Era. Natarajan has made Cuddalore proud as he has deservingly bagged the Bal Sahitya Akademi Award for children literature.

His work “Vignana Vikramathithyan Kathaigal” has earned him the coveted laurel which has commendably improved his stock among the contemporary littérateurs.

About the conferment of the award Mr. Natarajan told The Hindu that “it is the happiest moment in my life. It debunks the theory that the children of the modern era, who tend to get wired to the television sets, electronic gadgets and cell phones, have lost the appetite for reading good books.” Therefore, as a rightful gesture he has dedicated the award to thousands of book-loving children in Tamil Nadu.

Mr. Natarajan, who has been working as the Principal of Krishnaswamy Memorial Matriculation Higher Secondary School, for the past 15 years, has shot into fame by his magnum opus “Ayeesha,” a short novel about a precocious Class IX girl student who finds it extremely difficult to fit into the straitjacketed school syllabus.

Through such epoch-making works Mr. Natarajan has brought out the lapses and lacunae in the new education policy. It has earned him the sobriquet “Ayeesha Natarajan” and the book has come to form part of the syllabus in Manonmaniam Sundaranar University, Madurai Kamaraj University and in Singapore educational institutions.

Mr. Natarajan is of the firm view that the curriculum and other reading materials should be so designed “to trigger creativity and foster fantasy among children.”

He said, “Children are living in a wonderful world of creativity and fantasy, which should not be blunted by the unimaginative school syllabus. The very first question I ask students on entering school is what kind of books they read beyond the syllabus.”

His long standing teaching experience and his triple postgraduate degrees in English literature, psychology and education management, has stood him in good stead to understand the cravings within the young minds to explore the new universe not sullied by the stale and hackneyed concepts of the adults.

Mr. Natarajan categorically said, “Children by birth and nature are free from any vices and ill will. It is only the adults who are prone to all kinds of social evils such as cheating, robbery, murder and what not. Therefore, what the children require to hone their latent talent is not just stories based on the puranas but those tempered with scientific concepts.”

It is for this reason the Akademi has chosen his book ‘Vignana Vikramathithyan Kathaigal’ for the award. The book dismisses all the averments of the Vedal that death occurs owing to one’s curse or becoming a victim of black magic.

“But Vikramathithyan, an intellectual, seeks to clear the misconceptions about death and says that it is primarily 11 causes such as cancer, polio and obesity that take a toll on humankind. It is my endeavour to bridge the chasm between myth and science, without affecting the original charm of the former,” Mr. Natarajan said.
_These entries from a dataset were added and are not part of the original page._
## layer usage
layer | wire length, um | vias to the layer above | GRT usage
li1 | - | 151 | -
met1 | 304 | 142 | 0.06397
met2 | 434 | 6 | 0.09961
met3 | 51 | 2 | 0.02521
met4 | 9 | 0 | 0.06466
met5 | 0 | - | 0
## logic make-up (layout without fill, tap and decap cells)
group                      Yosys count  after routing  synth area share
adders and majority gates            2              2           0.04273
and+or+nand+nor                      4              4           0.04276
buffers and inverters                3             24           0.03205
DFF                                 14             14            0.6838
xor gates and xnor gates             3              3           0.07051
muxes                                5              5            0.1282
## src/sv/r2fft_pkg.sv

```systemverilog
package r2fft_pkg;

    localparam int MAX_POINTS_DEF  = 64;
    localparam int SAMPLE_BITS_DEF = 16;
    localparam int WORK_BITS       = 22;
    localparam int TW_BITS         = 16;
    localparam int ROM_LOG2        = 6;
    localparam int FRAC_BITS       = 15;
    localparam int CFG_IDX_BITS    = 8;
    localparam int CFG_DATA_BITS   = 8;

    localparam logic [CFG_IDX_BITS-1:0] REG_DIRECTION = 8'd0;
    localparam logic [CFG_IDX_BITS-1:0] REG_SIZE_LOG2 = 8'd1;

    localparam logic signed [WORK_BITS-1:0] WORK_MAX = 22'sd2097151;
    localparam logic signed [WORK_BITS-1:0] WORK_MIN = -22'sd2097152;

    typedef logic signed [WORK_BITS-1:0] work_t;

    // Frame handed from the load side to the engine
    typedef struct packed {
        logic       dir;
        logic [2:0] lg;
        logic       bank;
    } job_t;

    function automatic logic [TW_BITS-1:0] quarter_cos(input logic [4:0] k);
        logic [TW_BITS-1:0] v;
        case (k)
            5'd0:  v = 16'd32767;
            5'd1:  v = 16'd32610;
            5'd2:  v = 16'd32138;
            5'd3:  v = 16'd31357;
            5'd4:  v = 16'd30274;
            5'd5:  v = 16'd28899;
            5'd6:  v = 16'd27246;
            5'd7:  v = 16'd25330;
            5'd8:  v = 16'd23170;
            5'd9:  v = 16'd20788;
            5'd10: v = 16'd18205;
            5'd11: v = 16'd15447;
            5'd12: v = 16'd12540;
            5'd13: v = 16'd9512;
            5'd14: v = 16'd6393;
            5'd15: v = 16'd3212;
            default: v = 16'd0;
        endcase
        return v;
    endfunction

    function automatic work_t sat_work(input logic signed [WORK_BITS+1:0] v);
        work_t r;
        if (v > 24'(signed'(WORK_MAX)))
            r = WORK_MAX;
        else if (v < 24'(signed'(WORK_MIN)))
            r = WORK_MIN;
        else
            r = v[WORK_BITS-1:0];
        return r;
    endfunction

endpackage

```

## src/sv/r2fft_front.sv

```systemverilog
module r2fft_front
    import r2fft_pkg::*;
#(
    parameter int MAX_POINTS  = MAX_POINTS_DEF,
    parameter int SAMPLE_BITS = SAMPLE_BITS_DEF,
    localparam int AW = $clog2(MAX_POINTS),
    localparam int FLOOR_LOG2 = $clog2(MAX_POINTS + 1) - 1,
    localparam int LIM = (FLOOR_LOG2 > ROM_LOG2) ? ROM_LOG2 : FLOOR_LOG2
)
(
    input  logic                          clk,
    input  logic                          rst_n,
    input  logic                          take,
    input  logic signed [SAMPLE_BITS-1:0] sample_real,
    input  logic signed [SAMPLE_BITS-1:0] sample_imag,
    input  logic                          dir,
    input  logic [2:0]                    size_cfg,
    input  logic                          size_wr,
    input  logic                          bank_free,
    output logic                          full,
    output logic                          wr_en,
    output logic                          wr_bank,
    output logic [AW-1:0]                 wr_addr,
    output work_t                         wr_re,
    output work_t                         wr_im,
    output logic                          job_valid,
    output job_t                          job
);

    logic [AW:0]   count_reg, count_next;
    logic          bank_reg;
    logic [2:0]    lg;
    logic [AW:0]   n;
    logic [AW:0]   idx;
    logic [AW-1:0] rev;

    function automatic work_t align(input logic signed [SAMPLE_BITS-1:0] s);
        logic signed [SAMPLE_BITS+WORK_BITS:0] v;
        v = (SAMPLE_BITS+WORK_BITS+1)'(s);
        if (SAMPLE_BITS > 16)
            v = (v + ((SAMPLE_BITS+WORK_BITS+1)'(1) <<< (SAMPLE_BITS-17)))
                >>> (SAMPLE_BITS-16);
        else
            v = v <<< (16-SAMPLE_BITS);
        return v[WORK_BITS-1:0];
    endfunction

    always_comb
    begin
        lg = size_cfg;
        if (lg < 3'd1)
            lg = 3'd1;
        if (lg > 3'(LIM))
            lg = 3'(LIM);
        n   = (AW+1)'(1) << lg;
        idx = (count_reg >= n) ? '0 : count_reg;
        count_next = idx + 1'b1;
    end

    // Samples land at their bit-reversed position
    always_comb
    begin
        rev = '0;
        for (int b = 0; b < AW; b++)
            if (b < int'(lg))
                rev[int'(lg) - 1 - b] = idx[b];
    end

    assign full      = !bank_free;
    assign wr_en     = take;
    assign wr_bank   = bank_reg;
    assign wr_addr   = rev;
    assign wr_re     = align(sample_real);
    assign wr_im     = align(sample_imag);
    assign job_valid = take && (count_next == n);
    assign job       = '{dir: dir, lg: lg, bank: bank_reg};

    always_ff @(posedge clk or negedge rst_n)
    begin
        if (!rst_n)
        begin
            count_reg <= '0;
            bank_reg  <= 1'b0;
        end
        else if (size_wr)
            count_reg <= '0;
        else if (take)
        begin
            if (job_valid)
            begin
                count_reg <= '0;
                bank_reg  <= !bank_reg;
            end
            else
                count_reg <= count_next;
        end
    end

endmodule

```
In the Naveena Panchathanthra Kathaigal Mr. Natarajan has sought to establish a lifelike contact between a mouse that escapes the clutches of a lion and the computer mouse, as the latter is all in praise of the former’s exploits.

Mr. Natarajan further said that he had written another book “Era of Zero” in Braille which was read (or is it ‘felt’) by the total number 2,900 visually impaired students in the State.

He said that the well stacked library in his school was a source of inspiration for him to venture upon writing books.